| WORK INSTRUCTION |
Only the lines below, from the one with "met5 | 0 | 0" through the one with "696 mW/mm^2 |", are to be written out, exactly.

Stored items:
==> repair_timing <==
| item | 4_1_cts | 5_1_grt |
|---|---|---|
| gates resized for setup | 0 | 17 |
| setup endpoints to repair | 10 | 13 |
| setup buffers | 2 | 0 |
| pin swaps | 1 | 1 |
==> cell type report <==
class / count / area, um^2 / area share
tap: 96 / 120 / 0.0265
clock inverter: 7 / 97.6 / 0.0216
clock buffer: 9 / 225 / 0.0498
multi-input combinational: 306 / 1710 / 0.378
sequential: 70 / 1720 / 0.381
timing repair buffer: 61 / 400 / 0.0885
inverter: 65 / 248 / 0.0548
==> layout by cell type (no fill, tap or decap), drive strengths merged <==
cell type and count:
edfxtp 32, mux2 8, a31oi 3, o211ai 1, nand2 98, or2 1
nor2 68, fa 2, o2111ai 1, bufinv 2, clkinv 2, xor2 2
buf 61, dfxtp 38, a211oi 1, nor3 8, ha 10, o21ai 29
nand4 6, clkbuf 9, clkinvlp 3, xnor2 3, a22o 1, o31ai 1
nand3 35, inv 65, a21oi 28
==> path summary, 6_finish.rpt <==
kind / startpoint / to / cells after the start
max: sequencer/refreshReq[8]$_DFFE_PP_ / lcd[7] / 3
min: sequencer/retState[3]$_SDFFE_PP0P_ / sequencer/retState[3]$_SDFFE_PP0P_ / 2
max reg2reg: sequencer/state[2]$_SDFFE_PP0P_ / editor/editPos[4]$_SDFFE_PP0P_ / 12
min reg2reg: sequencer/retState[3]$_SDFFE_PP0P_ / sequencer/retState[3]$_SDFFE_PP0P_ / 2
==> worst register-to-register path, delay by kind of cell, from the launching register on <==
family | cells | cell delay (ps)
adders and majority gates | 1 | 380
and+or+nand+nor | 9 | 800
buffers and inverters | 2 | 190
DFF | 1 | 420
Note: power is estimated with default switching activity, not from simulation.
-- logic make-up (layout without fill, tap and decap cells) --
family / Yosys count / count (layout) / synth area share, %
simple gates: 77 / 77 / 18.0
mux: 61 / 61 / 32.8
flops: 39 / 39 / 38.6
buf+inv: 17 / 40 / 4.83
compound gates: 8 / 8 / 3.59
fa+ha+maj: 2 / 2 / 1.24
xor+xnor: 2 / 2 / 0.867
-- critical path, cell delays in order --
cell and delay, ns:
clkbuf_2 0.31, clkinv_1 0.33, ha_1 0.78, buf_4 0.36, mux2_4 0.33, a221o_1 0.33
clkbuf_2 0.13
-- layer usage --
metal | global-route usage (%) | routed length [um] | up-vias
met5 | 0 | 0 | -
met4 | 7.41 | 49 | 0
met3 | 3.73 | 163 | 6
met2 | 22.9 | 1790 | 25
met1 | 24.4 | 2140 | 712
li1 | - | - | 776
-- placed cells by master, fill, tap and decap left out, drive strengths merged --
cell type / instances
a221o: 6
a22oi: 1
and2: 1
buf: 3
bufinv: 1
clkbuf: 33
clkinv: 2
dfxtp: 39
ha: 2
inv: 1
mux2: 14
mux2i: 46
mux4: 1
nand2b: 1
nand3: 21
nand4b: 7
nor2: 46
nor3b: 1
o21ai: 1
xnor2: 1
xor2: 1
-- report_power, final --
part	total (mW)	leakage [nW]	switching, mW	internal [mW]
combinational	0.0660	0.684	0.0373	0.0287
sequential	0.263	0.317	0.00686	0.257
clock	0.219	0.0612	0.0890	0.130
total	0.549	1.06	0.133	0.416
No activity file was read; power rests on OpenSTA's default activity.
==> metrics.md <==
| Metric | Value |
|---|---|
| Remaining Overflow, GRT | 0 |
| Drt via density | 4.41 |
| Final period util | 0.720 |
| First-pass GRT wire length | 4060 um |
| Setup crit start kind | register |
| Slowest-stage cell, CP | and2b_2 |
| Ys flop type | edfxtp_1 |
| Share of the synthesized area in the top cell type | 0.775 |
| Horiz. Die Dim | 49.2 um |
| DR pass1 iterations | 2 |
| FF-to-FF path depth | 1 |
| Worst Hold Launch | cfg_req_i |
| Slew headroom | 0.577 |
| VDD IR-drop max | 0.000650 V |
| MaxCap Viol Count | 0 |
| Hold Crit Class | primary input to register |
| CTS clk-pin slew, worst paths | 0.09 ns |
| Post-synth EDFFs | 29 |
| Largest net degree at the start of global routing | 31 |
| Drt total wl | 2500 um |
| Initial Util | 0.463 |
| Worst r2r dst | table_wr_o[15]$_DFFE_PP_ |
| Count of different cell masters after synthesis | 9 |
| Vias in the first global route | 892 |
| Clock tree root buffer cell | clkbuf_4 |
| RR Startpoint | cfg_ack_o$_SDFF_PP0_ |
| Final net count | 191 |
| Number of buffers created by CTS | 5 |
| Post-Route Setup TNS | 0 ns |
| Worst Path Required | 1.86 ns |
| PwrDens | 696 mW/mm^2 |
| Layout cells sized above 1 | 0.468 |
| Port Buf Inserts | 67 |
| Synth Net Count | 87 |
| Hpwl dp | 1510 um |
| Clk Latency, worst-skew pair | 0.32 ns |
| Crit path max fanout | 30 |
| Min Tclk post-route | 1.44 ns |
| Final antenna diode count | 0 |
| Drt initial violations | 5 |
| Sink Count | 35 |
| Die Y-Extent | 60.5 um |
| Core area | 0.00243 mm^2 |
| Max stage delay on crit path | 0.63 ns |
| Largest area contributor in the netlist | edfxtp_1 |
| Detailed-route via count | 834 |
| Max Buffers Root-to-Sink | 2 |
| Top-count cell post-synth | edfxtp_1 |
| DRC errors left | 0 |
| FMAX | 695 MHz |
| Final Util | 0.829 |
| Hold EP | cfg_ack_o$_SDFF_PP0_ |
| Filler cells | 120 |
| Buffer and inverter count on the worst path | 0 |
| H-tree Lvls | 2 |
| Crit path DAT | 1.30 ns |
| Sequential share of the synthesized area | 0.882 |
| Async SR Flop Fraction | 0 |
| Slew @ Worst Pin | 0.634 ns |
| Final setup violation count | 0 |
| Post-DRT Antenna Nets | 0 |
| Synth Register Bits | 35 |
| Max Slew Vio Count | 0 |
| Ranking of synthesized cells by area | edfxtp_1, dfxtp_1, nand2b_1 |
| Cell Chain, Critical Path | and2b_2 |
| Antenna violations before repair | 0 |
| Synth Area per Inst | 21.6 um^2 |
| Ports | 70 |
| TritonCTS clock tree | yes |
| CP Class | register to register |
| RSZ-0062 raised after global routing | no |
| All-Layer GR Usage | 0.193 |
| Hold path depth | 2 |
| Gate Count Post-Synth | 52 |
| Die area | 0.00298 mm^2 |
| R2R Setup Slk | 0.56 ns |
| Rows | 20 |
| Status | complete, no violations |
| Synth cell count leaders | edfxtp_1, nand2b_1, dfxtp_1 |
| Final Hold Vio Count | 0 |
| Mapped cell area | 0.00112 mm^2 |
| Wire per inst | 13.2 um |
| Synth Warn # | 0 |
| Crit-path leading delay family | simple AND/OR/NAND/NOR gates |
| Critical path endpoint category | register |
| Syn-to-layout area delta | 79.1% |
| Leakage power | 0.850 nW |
[config.mk]
export PLATFORM = sky130hd
export DESIGN_NAME = chunk_sequencer
export DESIGN_NICKNAME = d
export VERILOG_FILES = /design/src/chan_emu_pkg.sv /design/src/chunk_sequencer.sv
export SDC_FILE = /design/constraint.sdc
export NUM_CORES = 1
export LEC_CHECK = 0
export BUFFER_PORTS_ARGS = -buffer_cell sky130_fd_sc_hd__buf_2
export CELL_PAD_IN_SITES_DETAIL_PLACEMENT = 0
export CELL_PAD_IN_SITES_GLOBAL_PLACEMENT = 1
export CORE_AREA = 2 2 39 41
export DETAILED_ROUTE_END_ITERATION = 7
export DIE_AREA = 0 0 41 43
export PLACE_DENSITY = 0.41
export SLEW_MARGIN = 40
export SYNTH_ARGS = -nofsm -noshare
export SYNTH_HDL_FRONTEND = slang
export SYNTH_SLANG_ARGS = --single-unit
[constraint.sdc]
create_clock -name emu_clk -period 0.9 [get_ports emu_clk]
set_clock_uncertainty 0.2 [all_clocks]
set_input_delay 0.09 -clock emu_clk [delete_from_list [all_inputs] [get_ports emu_clk]]
set_output_delay 0.09 -clock emu_clk [all_outputs]
set_load 0.005 [all_outputs]
`src/design/cpu_types_pkg.sv`:
```
`default_nettype none

// Geometry of the physical register file and the datapath word.
package cpu_types_pkg;

    localparam int num_phys_regs = 256;
    localparam int num_arch_regs = 32; // These come out of reset holding their own index.

    localparam int phys_idx_w = $clog2(num_phys_regs);
    localparam int data_w = 32;

    // Index 0 is the hard zero register.
    typedef logic [phys_idx_w-1:0] phys_reg_t;

    typedef logic [data_w-1:0] data_t;

endpackage

`default_nettype wire
```
`src/design/exec_pkg.sv`:
```
`default_nettype none

// Execution side: opcodes, issue packets and writeback results.
package exec_pkg;

    localparam int num_wb_sources = 3;
    localparam int wb_sel_w = $clog2(num_wb_sources);

    // Source order on the writeback arbiter.
    localparam int wb_src_alu = 0;
    localparam int wb_src_md = 1;
    localparam int wb_src_load = 2;

    typedef enum logic [2:0] {
        alu_add,
        alu_sub,
        alu_and,
        alu_or,
        alu_xor,
        alu_slt // Signed compare.
    } alu_op_e;

    typedef enum logic [1:0] {
        md_mul, // Low 32 bits of the product.
        md_divu,
        md_remu
    } md_op_e;

    typedef struct packed {
        logic valid;
        alu_op_e op;
        cpu_types_pkg::phys_reg_t src1;
        cpu_types_pkg::phys_reg_t src2;
        cpu_types_pkg::phys_reg_t dst;
    } alu_issue_t;

    typedef struct packed {
        logic valid;
        md_op_e op;
        cpu_types_pkg::phys_reg_t src1;
        cpu_types_pkg::phys_reg_t src2;
        cpu_types_pkg::phys_reg_t dst;
    } md_issue_t;

    typedef struct packed {
        logic valid;
        cpu_types_pkg::phys_reg_t dst;
        cpu_types_pkg::data_t data;
    } wb_result_t;

endpackage

`default_nettype wire

```
`src/design/writeback_arbiter.sv`:
```
`timescale 1ns/1ns
`default_nettype none

module writeback_arbiter (
    input wire clk,
    input wire reset,
    input wire exec_pkg::wb_result_t requests [exec_pkg::num_wb_sources],
    output logic [exec_pkg::num_wb_sources-1:0] grant,
    output exec_pkg::wb_result_t wb_bus
);

    logic [exec_pkg::wb_sel_w-1:0] rr_ptr;
    logic [exec_pkg::wb_sel_w-1:0] win_idx;
    logic [exec_pkg::wb_sel_w-1:0] next_ptr;
    logic [exec_pkg::num_wb_sources-1:0] req_valid;
    logic found;

    always_comb begin
        for (int k = 0; k < exec_pkg::num_wb_sources; k++) begin
            req_valid[k] = requests[k].valid;
        end
    end

    // Search starts at the pointer and wraps.
    always_comb begin
        int idx;
        grant = '0;
        found = 1'b0;
        win_idx = '0;
        for (int k = 0; k < exec_pkg::num_wb_sources; k++) begin
            idx = (int'(rr_ptr) + k) % exec_pkg::num_wb_sources;
            if (!found && req_valid[idx]) begin
                found = 1'b1;
                grant[idx] = 1'b1;
                win_idx = exec_pkg::wb_sel_w'(idx);
            end
        end
    end

    assign next_ptr = (win_idx == exec_pkg::wb_sel_w'(exec_pkg::num_wb_sources - 1)) ?
                      '0 : win_idx + 1'b1;

    assign wb_bus = found ? requests[win_idx] : '0;

    always_ff @(posedge clk) begin
        if (reset) begin
            rr_ptr <= '0;
        end else if (found) begin
            rr_ptr <= next_ptr; // Winner drops to lowest priority.
        end
    end

    grant_onehot: assert property (
        @(posedge clk) disable iff (reset)
        $onehot0(grant)
    ) else $error("writeback_arbiter: more than one grant.");

    grant_to_valid: assert property (
        @(posedge clk) disable iff (reset)
        (grant & ~req_valid) == '0
    ) else $error("writeback_arbiter: grant without a request.");

endmodule

`default_nettype wire

```
`config.mk`:
```
export PLATFORM = sky130hd
export DESIGN_NAME = writeback_arbiter
export DESIGN_NICKNAME = d
export VERILOG_FILES = /design/src/design/cpu_types_pkg.sv /design/src/design/exec_pkg.sv /design/src/design/writeback_arbiter.sv
export SDC_FILE = /design/constraint.sdc
export NUM_CORES = 1
export LEC_CHECK = 0
export BUFFER_PORTS_ARGS = -buffer_cell sky130_fd_sc_hd__buf_2
export CAP_MARGIN = 15
export CORE_ASPECT_RATIO = 0.75
export CORE_MARGIN = 2
export CORE_UTILIZATION = 34
export CTS_CLUSTER_SIZE = 12
export DETAILED_ROUTE_END_ITERATION = 6
export PLACE_DENSITY = 0.87
export SETUP_SLACK_MARGIN = 0.02
export SYNTH_ARGS = -nofsm -noshare
export SYNTH_HDL_FRONTEND = slang
export SYNTH_SLANG_ARGS = --single-unit
```
`constraint.sdc`:
```
create_clock -name clk -period 4.9 [get_ports clk]
set_clock_uncertainty 0.05 [all_clocks]
set_input_delay 0.49 -clock clk [delete_from_list [all_inputs] [get_ports clk]]
set_output_delay 0.49 -clock clk [all_outputs]
set_load 0.02 [all_outputs]
```
Word level (Yosys, flattened, before mapping)
Index checks and enable logic that the tools add are counted.
Widths: inputs -> output; s select.

operators by class
  div/mod/pow operators = 3
  bitwise gates (word level) = 3
  $lt $le $gt $ge = 7
  equal/unequal tests = 1
  reduce and logical (&&, ||, !) cells = 7
  mux-type cells = 29
  add/subtract/negate cells = 3

operators with widths
  operator               number
  $mux 41                3
  $ge 32x1->1 const B    3
  $lt 32x4->1 const B    3
  $bmux 41 s2            1
  $mod 32x3->32 const B  2
  $mod 3x3->32 const B   1
  $mux 1                 12
  $mux 3                 3
  $mux 2                 4
  $bmux 1 s2             3
  $demux 1 s2            3
  $or 3x3->3             2
  $logic_and 1x1->1      5
  $add 2x1->3 const B    1
  $add 2x2->3 const B    1
  $ge 3x3->1 const B     1
  $not 2->3              1
  $add 2x1->2 const B    1
  $eq 2x2->1 const B     1
  $logic_not 1->1        2

word-level totals
  output and inout port bits = 44
  input port bits = 125
  word-level logic and storage cells = 54
  register bits after elaboration = 2

Logic depth before layout (Yosys ltp)
  depth after elaboration = 16
  depth in mapped cells = 9
  mapped depth without buffers = 7

Worst setup path before layout
OpenSTA, ideal clock, no wires.

  path type = register to output
  from = reg rr_ptr[0] in the netlist's numbering
  to = out wb_bus[0] in the netlist's numbering
  required time = 4360 ps
  stages on the path, launching flop included = 10
  setup slack = 2252 ps
  arrival = 2108 ps
  buffers on the path = 2
  cells stage by stage = dfxtp_1 inv_1 ha_1 buf_2 nor2b_1 o31ai_1 a31oi_2 buf_4 mux2i_1 o21ai_1

RTL lines
  what                    RTL line                 text
  start, declared         writeback_arbiter.sv:12  logic [exec_pkg::wb_sel_w-1:0] rr_ptr;
  start signal, assigned  writeback_arbiter.sv:49  rr_ptr <= next_ptr;
  end, declared           writeback_arbiter.sv:9   output exec_pkg::wb_result_t wb_bus

==> impl_metrics.toml <==
[yosys]
synth-seq-cells = 2
ys_warn_count = 0
syn_nets = 318
avgSynthCellArea_sq_um = 6.61
synth-edff-count = 0
synth_area_sq_um = 1250
synth-seq-area-share = 0.0320
ys.flop_type = "dfxtp_1"
ys_types = 33
synthArstFlopShare = 0
synth_cells = 189

[route]
postRouteAntennaNets = 0
num_vias = 2003
drc_errors = 0
wirelength_um = 5030
post_drt_wl_per_cell_um = 12.6
dr.pass1.iters = 4
drt_iter0_drc = 71
detail_route.vias_per_cell = 5.02

[worst_hold_path]
hold_class = "in -> reg"
min_to = "rr_ptr[1]"
hold_depth = 2
min-delay-start = "reset"

[critical_path]
startpoint_type = "flop"
critPathCaptureType = "primary output"
reg2reg_from = "rr_ptr[0]"
r2r_slack_ns = 2.11
worstSetupStartpoint = "rr_ptr[0]"
path_max_fanout = 27
max_stage_delay_ns = 0.57
crit_type = "reg -> out"
crit_required_ns = 4.36
critPathSlowestCell = "a31oi_4"
worstPathCellList = "inv_1, ha_1, and4bb_2, o31ai_1, a31oi_4, buf_4, mux2i_1, o21ai_1, buf_2"
reg2reg_to = "rr_ptr[1]"
reg2reg_depth = 8
crit_arrival_ns = 3.18

[floorplanning]
die_y_um = 56.5
die-area_sq_um = 4180
row_count = 19
initial_core_util = 0.348
io_pins = 169
die_w_um = 74.0
core_region_area_sq_um = 3590

[cts]
cts_setup_buffers = 0
cts_made_buffers = 3
insertion_delay_ns = 0.21
cts_tree = "yes"
clk_pin_slew_ns = 0.03
cts.sinks = 2
cts_resized = 0
clockBufferDepth = 2
cts_hold_buf = 0
root_buffer = "clkbuf_8"
htreeDepth = 1

[timing]
worst_pin_slew_ns = 1.01
worst_slack_ns = 1.18
setup_viol_count_final = 0
finalHoldViolCount = 0
final.period_utilization = 0.760
fin_tns_setup_ns = 0
relSlewSlack = 0.327
max_freq_mhz = 269
rsz0062_at_grt = "no"
period_minus_slack_ns = 3.72
drv_slew = 0

[final_layout]
final_util = 0.599
final_cell_mix = "buf_2 (168), nand2_1 (44), mux2i_1 (42), o21ai_1 (41), o21ai_0 (6)"
fin_nets = 478
area_growth_pct = 72.1
antenna_cells = 0
largest_reg_flops = 2
largest_register = "rr_ptr"
drive_gt1_frac = 0.519
largestRegisters = "rr_ptr: 2 flops"
layout.cells.non_filler = 399
layout_commonest_cell = "buf_2"

[place]
io_buffers = 168
placed_cells = 396
place_ws_ns = 1.37
routabilityCongestion = 0.904
place_hpwl_um = 4120

[power]
vdd_drop_max_uv = 539
p_sw_mw = 1.04
power_mw = 1.71
leakagePower_nw = 1.17
power_density_nw_per_um2 = 797
power_frac_clock = 0.038
p_seq_frac = 0.019
sw_frac_of_total = 0.605
comb_power_share = 0.943
intPower_mw = 0.676

[global_route]
grt.total_usage = 0.218
grt_pass1_wl_um = 7390
grt_pass1_vias = 1734
grt_max_degree = 43
antenna_found_initial = 0
grt_overflow = 0

[status]
status = "completed"

[job]
drv_cap = 0
layer usage:
metal,vias to the layer above,global-route usage,share of wire
li1,993,-,-
met1,904,0.255,0.41
met2,96,0.395,0.49
met3,10,0.0341,0.081
met4,0,0.0753,0.016
met5,-,0,0
synth_stat cells, drive strengths merged, types with 2 or more instances:
| cell | n | area [sq um] |
|---|---|---|
| nor2b | 4 | 25.0 |
| buf | 7 | 51.3 |
| ha | 4 | 50.1 |
| nor2 | 3 | 11.3 |
| nor3b | 2 | 15.0 |
| o21ai | 48 | 240 |
| nand2b | 3 | 18.8 |
| nand3b | 2 | 15.0 |
| mux2i | 42 | 420 |
| nand2 | 44 | 165 |
| mux2 | 2 | 26.3 |
| dfxtp | 2 | 40.0 |
| inv | 2 | 7.51 |
| a22oi | 2 | 15.0 |
| a21oi | 2 | 13.8 |
| clkbuf | 8 | 30.0 |
logic make-up (layout without fill, tap and decap cells):
group / Yosys count / after routing / synth area share
compound gates: 60 / 60 / 0.271
flops: 2 / 2 / 0.0320
fa+ha+maj: 4 / 4 / 0.0400
buf+inv: 17 / 175 / 0.0711
simple gates: 62 / 62 / 0.228
mux: 44 / 44 / 0.357
area by class of cell:
class	instances	area [sq um]
inverter	2	7.51
sequential	2	40.0
clock buffer	3	41.3
multi-input combinational	170	1140
fill	342	1440
timing repair buffer	170	856
tap	52	65.1
power by group through the flow:
stage | clock network, mW | logic, mW | registers (mW)
after floorplan | 0 | 1.19 | 0.0299
after detailed placement | 0 | 1.62 | 0.0320
final | 0.0656 | 1.62 | 0.0320
after global routing | 0.0687 | 1.74 | 0.0337
after CTS | 0.0677 | 1.63 | 0.0322
after global placement | 0 | 1.60 | 0.0308
worst max-delay path by stage:
stage	to	cells after the start	slack, ns
floorplan	wb_bus[0]	9	2.25
global placement	wb_bus[36]	9	1.51
detailed placement	wb_bus[36]	9	1.37
CTS	wb_bus[36]	9	1.15
global route	wb_bus[36]	9	0.97
finish	wb_bus[36]	9	1.18
metrics by stage:
step                cell area [sq um]  hold WS, ns
floorplan                        1250        0.448
global placement                 2110        0.469
detailed placement               2110        0.482
CTS                              2150        0.412
global route                     2150        0.430
finish                           2150        0.417
worst max-delay path, delay by kind of cell (launching register included):
family / cells / cell delay, ns
and+or+nand+nor: 1 / 0.34
buffers and inverters: 3 / 0.79
DFF: 1 / 0.37
adders and majority gates: 1 / 0.44
muxes: 1 / 0.27
AOI/OAI and AO/OA: 3 / 0.74
(Power assumes the default switching activity.)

| THE ANSWER |
met5 | 0 | 0 | -
met4 | 7.41 | 49 | 0
met3 | 3.73 | 163 | 6
met2 | 22.9 | 1790 | 25
met1 | 24.4 | 2140 | 712
li1 | - | - | 776
-- placed cells by master, fill, tap and decap left out, drive strengths merged --
cell type / instances
a221o: 6
a22oi: 1
and2: 1
buf: 3
bufinv: 1
clkbuf: 33
clkinv: 2
dfxtp: 39
ha: 2
inv: 1
mux2: 14
mux2i: 46
mux4: 1
nand2b: 1
nand3: 21
nand4b: 7
nor2: 46
nor3b: 1
o21ai: 1
xnor2: 1
xor2: 1
-- report_power, final --
part	total (mW)	leakage [nW]	switching, mW	internal [mW]
combinational	0.0660	0.684	0.0373	0.0287
sequential	0.263	0.317	0.00686	0.257
clock	0.219	0.0612	0.0890	0.130
total	0.549	1.06	0.133	0.416
No activity file was read; power rests on OpenSTA's default activity.
==> metrics.md <==
| Metric | Value |
|---|---|
| Remaining Overflow, GRT | 0 |
| Drt via density | 4.41 |
| Final period util | 0.720 |
| First-pass GRT wire length | 4060 um |
| Setup crit start kind | register |
| Slowest-stage cell, CP | and2b_2 |
| Ys flop type | edfxtp_1 |
| Share of the synthesized area in the top cell type | 0.775 |
| Horiz. Die Dim | 49.2 um |
| DR pass1 iterations | 2 |
| FF-to-FF path depth | 1 |
| Worst Hold Launch | cfg_req_i |
| Slew headroom | 0.577 |
| VDD IR-drop max | 0.000650 V |
| MaxCap Viol Count | 0 |
| Hold Crit Class | primary input to register |
| CTS clk-pin slew, worst paths | 0.09 ns |
| Post-synth EDFFs | 29 |
| Largest net degree at the start of global routing | 31 |
| Drt total wl | 2500 um |
| Initial Util | 0.463 |
| Worst r2r dst | table_wr_o[15]$_DFFE_PP_ |
| Count of different cell masters after synthesis | 9 |
| Vias in the first global route | 892 |
| Clock tree root buffer cell | clkbuf_4 |
| RR Startpoint | cfg_ack_o$_SDFF_PP0_ |
| Final net count | 191 |
| Number of buffers created by CTS | 5 |
| Post-Route Setup TNS | 0 ns |
| Worst Path Required | 1.86 ns |
| PwrDens | 696 mW/mm^2 |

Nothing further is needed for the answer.